EXERCISE AIM
Everything from the first line of the records to the line containing "export SYNTH_HDL_FRONTEND = slang", inclusive, is to be extracted exactly, and nothing more.

GIVEN DATA
════════════════
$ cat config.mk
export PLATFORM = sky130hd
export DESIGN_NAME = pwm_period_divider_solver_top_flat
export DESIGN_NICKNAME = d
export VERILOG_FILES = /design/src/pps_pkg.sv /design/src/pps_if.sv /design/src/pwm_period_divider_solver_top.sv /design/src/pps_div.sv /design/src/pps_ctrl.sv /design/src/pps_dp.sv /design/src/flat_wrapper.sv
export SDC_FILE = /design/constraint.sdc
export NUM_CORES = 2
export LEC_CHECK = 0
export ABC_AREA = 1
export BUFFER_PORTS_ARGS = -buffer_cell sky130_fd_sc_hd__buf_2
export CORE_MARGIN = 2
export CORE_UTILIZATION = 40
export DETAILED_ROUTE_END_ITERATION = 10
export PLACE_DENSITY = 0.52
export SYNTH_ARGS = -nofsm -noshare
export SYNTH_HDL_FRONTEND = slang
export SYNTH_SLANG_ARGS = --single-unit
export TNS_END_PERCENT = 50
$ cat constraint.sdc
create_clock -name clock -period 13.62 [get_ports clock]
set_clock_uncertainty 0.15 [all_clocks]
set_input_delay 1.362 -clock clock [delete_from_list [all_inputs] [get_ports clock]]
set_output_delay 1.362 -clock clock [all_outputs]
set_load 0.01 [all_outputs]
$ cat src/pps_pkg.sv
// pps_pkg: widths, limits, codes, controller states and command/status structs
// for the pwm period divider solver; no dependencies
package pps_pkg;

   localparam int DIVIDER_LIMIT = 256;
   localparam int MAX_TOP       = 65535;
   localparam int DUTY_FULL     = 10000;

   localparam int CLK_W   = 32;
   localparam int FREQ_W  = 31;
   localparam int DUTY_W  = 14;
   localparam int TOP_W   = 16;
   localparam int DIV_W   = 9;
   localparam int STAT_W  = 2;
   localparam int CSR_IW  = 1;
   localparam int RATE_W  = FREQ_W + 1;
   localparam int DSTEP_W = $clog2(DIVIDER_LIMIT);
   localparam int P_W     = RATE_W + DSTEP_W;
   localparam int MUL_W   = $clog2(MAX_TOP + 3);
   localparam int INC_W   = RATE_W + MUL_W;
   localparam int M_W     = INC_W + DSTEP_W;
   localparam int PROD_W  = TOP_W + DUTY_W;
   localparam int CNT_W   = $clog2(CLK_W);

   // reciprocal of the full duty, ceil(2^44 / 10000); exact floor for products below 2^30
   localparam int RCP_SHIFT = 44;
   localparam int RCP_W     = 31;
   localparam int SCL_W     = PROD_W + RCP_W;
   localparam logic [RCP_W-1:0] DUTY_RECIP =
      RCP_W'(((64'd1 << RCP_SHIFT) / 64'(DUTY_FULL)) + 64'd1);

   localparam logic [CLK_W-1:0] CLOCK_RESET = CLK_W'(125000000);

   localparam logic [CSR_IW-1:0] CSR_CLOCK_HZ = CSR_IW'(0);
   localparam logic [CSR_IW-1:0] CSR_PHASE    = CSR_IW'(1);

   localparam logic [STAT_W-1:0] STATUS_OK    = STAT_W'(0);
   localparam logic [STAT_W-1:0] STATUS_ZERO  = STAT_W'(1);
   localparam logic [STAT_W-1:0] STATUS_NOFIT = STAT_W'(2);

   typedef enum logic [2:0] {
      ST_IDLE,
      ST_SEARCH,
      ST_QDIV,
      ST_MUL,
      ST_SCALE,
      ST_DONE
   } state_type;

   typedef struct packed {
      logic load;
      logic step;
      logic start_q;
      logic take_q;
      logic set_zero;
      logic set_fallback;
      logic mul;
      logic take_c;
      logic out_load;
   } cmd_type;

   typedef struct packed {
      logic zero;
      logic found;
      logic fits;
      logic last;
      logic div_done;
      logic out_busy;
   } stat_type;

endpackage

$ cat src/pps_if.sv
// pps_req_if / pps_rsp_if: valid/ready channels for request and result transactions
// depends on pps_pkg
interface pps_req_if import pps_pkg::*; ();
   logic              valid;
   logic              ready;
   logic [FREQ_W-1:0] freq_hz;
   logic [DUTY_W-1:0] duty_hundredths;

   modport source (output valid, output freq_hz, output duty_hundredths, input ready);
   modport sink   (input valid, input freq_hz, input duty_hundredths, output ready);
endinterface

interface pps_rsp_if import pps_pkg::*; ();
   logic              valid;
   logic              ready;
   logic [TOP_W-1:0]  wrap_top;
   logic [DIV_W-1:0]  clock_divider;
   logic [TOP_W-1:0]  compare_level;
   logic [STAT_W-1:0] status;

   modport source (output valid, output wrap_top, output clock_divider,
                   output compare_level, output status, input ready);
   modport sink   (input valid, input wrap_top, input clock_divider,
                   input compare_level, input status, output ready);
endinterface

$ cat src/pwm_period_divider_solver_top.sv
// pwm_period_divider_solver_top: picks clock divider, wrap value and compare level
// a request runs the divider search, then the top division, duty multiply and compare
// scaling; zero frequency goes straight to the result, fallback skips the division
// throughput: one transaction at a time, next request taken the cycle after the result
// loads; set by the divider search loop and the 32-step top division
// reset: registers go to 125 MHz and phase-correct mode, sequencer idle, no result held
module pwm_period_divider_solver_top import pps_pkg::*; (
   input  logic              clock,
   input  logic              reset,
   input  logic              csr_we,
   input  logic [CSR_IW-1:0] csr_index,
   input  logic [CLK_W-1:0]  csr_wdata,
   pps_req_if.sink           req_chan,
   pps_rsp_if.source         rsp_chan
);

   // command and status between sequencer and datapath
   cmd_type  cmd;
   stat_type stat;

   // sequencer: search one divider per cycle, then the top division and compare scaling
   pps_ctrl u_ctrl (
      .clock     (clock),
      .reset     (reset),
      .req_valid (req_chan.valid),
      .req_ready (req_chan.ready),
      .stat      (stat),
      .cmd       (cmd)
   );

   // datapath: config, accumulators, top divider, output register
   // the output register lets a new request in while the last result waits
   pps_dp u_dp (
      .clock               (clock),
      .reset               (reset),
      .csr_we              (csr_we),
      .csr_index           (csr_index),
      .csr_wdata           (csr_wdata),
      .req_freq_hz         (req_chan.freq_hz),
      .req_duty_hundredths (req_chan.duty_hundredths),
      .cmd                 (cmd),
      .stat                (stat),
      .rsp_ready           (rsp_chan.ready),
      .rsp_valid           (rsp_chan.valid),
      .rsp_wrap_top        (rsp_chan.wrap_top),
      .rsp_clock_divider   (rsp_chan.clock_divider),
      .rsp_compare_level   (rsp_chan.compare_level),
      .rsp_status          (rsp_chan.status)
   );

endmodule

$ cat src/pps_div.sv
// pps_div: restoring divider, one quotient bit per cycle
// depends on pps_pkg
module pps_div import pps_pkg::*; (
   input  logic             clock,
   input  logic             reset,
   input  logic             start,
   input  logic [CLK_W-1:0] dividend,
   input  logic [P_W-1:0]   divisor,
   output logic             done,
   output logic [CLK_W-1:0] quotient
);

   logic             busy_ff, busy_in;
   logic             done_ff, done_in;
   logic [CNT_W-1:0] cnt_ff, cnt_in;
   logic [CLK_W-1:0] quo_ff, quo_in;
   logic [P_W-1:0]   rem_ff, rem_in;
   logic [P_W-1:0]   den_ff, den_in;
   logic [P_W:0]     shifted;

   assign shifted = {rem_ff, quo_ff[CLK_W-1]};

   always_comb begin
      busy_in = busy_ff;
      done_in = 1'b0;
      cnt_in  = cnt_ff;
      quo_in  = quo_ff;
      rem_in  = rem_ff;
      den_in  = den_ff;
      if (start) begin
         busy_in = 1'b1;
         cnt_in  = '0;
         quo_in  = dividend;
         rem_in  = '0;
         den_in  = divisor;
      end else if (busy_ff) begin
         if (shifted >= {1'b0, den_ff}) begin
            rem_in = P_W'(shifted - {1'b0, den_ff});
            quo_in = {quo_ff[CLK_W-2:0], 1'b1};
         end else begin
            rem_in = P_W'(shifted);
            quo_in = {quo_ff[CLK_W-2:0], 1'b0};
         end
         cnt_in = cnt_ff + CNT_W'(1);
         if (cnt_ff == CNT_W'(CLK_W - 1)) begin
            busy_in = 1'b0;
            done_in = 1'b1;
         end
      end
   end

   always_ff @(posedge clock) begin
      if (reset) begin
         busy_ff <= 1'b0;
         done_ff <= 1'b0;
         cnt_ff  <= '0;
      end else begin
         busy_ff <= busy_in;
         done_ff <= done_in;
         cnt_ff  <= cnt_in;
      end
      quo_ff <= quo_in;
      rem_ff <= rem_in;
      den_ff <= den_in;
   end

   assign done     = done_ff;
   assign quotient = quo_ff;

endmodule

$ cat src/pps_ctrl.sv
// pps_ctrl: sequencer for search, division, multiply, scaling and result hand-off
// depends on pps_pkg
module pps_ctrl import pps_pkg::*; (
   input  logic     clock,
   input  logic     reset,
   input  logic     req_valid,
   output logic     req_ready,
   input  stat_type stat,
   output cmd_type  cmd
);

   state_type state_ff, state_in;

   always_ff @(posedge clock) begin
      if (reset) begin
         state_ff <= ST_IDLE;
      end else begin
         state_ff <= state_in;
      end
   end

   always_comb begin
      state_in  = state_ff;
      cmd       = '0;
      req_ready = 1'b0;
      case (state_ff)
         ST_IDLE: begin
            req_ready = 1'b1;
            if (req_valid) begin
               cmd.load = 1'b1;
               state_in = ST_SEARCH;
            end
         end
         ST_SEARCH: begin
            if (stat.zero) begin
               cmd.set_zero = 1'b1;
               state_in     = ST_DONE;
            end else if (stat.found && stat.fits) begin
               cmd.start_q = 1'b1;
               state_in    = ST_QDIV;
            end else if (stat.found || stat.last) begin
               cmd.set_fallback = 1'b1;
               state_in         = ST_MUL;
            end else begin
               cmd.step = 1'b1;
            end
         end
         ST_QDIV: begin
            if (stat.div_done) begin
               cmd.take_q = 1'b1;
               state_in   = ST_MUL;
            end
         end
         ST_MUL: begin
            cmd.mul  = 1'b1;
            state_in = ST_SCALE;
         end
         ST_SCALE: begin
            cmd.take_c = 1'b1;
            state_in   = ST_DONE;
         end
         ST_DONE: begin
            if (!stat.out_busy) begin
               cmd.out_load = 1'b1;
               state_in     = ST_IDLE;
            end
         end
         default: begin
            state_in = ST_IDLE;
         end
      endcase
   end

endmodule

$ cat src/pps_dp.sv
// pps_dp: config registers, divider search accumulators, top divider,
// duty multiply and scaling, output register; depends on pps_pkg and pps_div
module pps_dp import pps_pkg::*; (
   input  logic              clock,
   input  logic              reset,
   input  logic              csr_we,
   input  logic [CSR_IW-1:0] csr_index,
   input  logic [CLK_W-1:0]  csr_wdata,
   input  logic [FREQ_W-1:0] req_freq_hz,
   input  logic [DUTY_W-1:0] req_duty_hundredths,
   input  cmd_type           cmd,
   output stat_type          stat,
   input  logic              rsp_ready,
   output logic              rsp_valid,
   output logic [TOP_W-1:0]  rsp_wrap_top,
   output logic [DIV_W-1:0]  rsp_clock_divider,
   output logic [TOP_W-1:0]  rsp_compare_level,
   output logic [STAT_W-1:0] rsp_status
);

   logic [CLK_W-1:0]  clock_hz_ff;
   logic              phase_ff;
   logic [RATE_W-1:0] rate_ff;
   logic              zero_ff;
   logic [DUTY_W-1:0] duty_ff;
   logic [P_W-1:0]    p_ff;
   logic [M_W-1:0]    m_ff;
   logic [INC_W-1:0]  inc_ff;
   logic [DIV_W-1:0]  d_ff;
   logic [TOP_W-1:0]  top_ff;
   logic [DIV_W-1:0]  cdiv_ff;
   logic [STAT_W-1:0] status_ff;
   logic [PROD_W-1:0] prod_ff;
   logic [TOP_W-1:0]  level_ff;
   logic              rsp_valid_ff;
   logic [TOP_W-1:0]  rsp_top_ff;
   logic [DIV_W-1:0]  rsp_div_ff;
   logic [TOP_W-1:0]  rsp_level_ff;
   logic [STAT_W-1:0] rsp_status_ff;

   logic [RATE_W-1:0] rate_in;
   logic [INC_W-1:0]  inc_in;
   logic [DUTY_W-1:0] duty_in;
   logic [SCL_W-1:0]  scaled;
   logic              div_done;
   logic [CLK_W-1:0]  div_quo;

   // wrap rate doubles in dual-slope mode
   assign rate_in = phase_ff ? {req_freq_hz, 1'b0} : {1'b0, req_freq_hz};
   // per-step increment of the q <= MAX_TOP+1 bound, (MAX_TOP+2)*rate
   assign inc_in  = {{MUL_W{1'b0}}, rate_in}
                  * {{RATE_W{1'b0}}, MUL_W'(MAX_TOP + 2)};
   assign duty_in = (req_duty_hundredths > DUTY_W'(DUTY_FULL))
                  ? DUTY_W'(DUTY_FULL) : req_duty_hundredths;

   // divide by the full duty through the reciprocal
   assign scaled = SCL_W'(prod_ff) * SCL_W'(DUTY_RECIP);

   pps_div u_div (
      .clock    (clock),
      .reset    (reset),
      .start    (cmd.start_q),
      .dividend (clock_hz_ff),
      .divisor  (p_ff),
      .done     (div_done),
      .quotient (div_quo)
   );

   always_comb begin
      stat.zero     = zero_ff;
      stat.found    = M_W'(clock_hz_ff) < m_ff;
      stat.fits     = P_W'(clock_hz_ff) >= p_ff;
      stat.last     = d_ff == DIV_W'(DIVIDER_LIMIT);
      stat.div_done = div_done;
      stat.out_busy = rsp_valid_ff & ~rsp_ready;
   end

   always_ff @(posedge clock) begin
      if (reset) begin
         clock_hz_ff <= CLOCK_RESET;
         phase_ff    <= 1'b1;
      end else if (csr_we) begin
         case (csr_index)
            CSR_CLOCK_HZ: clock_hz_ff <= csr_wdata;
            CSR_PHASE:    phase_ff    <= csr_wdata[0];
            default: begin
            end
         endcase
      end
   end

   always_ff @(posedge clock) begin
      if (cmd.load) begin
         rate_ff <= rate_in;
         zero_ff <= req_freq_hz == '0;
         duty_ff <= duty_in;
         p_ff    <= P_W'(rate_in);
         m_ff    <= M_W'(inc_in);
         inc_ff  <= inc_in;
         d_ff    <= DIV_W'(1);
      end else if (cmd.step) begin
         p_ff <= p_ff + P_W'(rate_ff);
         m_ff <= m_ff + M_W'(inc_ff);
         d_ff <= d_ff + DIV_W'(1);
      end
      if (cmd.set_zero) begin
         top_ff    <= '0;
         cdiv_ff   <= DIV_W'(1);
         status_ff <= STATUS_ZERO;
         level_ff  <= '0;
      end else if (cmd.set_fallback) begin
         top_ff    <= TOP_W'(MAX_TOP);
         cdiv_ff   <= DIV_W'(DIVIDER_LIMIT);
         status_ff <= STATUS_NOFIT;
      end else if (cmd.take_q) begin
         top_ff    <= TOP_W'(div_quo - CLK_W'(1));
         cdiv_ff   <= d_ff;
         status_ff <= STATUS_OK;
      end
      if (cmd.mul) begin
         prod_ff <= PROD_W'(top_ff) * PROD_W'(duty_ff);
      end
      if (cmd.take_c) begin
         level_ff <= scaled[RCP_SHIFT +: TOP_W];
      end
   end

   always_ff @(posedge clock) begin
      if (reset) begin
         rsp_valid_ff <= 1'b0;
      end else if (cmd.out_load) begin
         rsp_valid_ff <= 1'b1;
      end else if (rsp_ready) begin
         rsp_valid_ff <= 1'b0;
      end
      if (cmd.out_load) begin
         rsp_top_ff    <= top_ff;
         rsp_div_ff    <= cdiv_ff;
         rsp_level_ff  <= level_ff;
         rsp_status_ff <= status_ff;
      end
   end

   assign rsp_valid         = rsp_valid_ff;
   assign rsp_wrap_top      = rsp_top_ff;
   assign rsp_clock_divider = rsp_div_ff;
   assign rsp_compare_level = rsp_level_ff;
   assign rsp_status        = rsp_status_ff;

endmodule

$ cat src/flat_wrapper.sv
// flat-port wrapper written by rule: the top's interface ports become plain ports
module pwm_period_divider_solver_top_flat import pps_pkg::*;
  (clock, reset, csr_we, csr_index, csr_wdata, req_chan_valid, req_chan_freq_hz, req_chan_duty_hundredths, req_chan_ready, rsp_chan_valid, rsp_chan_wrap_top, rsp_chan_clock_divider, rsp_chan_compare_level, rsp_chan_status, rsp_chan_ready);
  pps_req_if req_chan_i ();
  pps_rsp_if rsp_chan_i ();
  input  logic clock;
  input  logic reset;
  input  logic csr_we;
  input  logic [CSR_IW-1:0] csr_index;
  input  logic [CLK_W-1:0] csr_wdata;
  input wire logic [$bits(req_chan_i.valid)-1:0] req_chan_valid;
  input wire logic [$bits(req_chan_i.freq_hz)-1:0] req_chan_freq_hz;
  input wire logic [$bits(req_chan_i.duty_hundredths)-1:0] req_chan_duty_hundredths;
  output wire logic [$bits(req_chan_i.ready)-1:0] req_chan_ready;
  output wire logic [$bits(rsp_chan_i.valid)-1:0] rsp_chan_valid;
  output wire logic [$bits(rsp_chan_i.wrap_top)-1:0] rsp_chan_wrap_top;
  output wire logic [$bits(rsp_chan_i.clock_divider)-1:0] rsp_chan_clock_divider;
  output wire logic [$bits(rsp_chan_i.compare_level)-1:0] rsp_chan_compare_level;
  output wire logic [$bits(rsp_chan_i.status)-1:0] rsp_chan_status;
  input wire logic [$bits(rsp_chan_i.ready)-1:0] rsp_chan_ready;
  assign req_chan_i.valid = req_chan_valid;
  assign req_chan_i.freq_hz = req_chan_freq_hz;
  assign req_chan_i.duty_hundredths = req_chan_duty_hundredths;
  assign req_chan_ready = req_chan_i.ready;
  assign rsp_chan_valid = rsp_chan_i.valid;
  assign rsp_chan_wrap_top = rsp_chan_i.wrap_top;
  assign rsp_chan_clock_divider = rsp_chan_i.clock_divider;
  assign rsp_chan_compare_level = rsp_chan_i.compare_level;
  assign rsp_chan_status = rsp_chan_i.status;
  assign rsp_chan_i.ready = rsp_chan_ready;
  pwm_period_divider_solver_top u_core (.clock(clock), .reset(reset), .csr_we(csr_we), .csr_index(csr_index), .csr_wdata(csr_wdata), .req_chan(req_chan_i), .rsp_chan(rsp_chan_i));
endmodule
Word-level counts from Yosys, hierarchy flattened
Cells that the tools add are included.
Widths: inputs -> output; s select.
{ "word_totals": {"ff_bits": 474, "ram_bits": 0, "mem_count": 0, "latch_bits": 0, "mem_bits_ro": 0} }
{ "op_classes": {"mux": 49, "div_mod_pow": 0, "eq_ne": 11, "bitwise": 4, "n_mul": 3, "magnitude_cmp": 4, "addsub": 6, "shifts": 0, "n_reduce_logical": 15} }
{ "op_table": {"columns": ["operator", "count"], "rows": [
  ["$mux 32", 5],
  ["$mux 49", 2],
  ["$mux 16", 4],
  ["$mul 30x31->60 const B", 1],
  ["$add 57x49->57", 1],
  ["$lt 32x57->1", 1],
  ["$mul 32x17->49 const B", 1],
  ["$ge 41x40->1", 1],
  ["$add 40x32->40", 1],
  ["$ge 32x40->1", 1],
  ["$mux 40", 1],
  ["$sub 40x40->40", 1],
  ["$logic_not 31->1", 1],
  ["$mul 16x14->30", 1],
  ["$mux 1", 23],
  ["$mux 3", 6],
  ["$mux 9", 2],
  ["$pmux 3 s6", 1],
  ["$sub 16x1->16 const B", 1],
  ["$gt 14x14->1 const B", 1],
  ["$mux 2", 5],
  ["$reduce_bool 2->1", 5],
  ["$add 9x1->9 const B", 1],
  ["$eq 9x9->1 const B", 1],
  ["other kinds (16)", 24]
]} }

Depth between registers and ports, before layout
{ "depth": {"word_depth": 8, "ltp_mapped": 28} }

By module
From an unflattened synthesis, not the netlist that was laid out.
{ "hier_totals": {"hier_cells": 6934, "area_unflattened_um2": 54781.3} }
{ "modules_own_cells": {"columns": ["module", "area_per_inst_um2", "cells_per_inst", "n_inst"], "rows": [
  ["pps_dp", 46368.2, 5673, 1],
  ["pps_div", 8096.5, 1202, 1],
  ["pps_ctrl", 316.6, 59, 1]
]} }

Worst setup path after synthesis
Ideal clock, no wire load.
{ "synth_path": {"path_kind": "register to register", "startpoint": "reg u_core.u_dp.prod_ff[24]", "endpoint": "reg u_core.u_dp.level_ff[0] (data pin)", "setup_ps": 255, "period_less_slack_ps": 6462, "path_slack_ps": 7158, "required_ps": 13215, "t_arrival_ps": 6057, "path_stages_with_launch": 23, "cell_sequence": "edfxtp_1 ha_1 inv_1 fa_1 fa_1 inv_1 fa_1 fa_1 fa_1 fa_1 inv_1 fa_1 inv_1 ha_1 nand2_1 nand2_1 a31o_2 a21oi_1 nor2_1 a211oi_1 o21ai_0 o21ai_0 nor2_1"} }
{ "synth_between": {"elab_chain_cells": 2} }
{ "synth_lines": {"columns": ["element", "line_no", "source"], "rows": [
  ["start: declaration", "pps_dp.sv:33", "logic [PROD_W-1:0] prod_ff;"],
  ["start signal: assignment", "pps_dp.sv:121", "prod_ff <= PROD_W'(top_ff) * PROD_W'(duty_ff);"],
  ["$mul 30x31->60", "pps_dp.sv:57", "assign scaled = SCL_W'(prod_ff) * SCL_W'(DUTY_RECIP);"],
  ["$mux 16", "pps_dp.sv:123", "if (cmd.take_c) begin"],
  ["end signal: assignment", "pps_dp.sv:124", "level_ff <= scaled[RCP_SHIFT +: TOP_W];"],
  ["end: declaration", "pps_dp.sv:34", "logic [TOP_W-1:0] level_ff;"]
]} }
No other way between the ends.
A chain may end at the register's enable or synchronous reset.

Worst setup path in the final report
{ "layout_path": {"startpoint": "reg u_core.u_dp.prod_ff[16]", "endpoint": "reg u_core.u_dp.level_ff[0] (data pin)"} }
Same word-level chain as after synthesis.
════════════════
ANSWER AREA
$ cat config.mk
export PLATFORM = sky130hd
export DESIGN_NAME = pwm_period_divider_solver_top_flat
export DESIGN_NICKNAME = d
export VERILOG_FILES = /design/src/pps_pkg.sv /design/src/pps_if.sv /design/src/pwm_period_divider_solver_top.sv /design/src/pps_div.sv /design/src/pps_ctrl.sv /design/src/pps_dp.sv /design/src/flat_wrapper.sv
export SDC_FILE = /design/constraint.sdc
export NUM_CORES = 2
export LEC_CHECK = 0
export ABC_AREA = 1
export BUFFER_PORTS_ARGS = -buffer_cell sky130_fd_sc_hd__buf_2
export CORE_MARGIN = 2
export CORE_UTILIZATION = 40
export DETAILED_ROUTE_END_ITERATION = 10
export PLACE_DENSITY = 0.52
export SYNTH_ARGS = -nofsm -noshare
export SYNTH_HDL_FRONTEND = slang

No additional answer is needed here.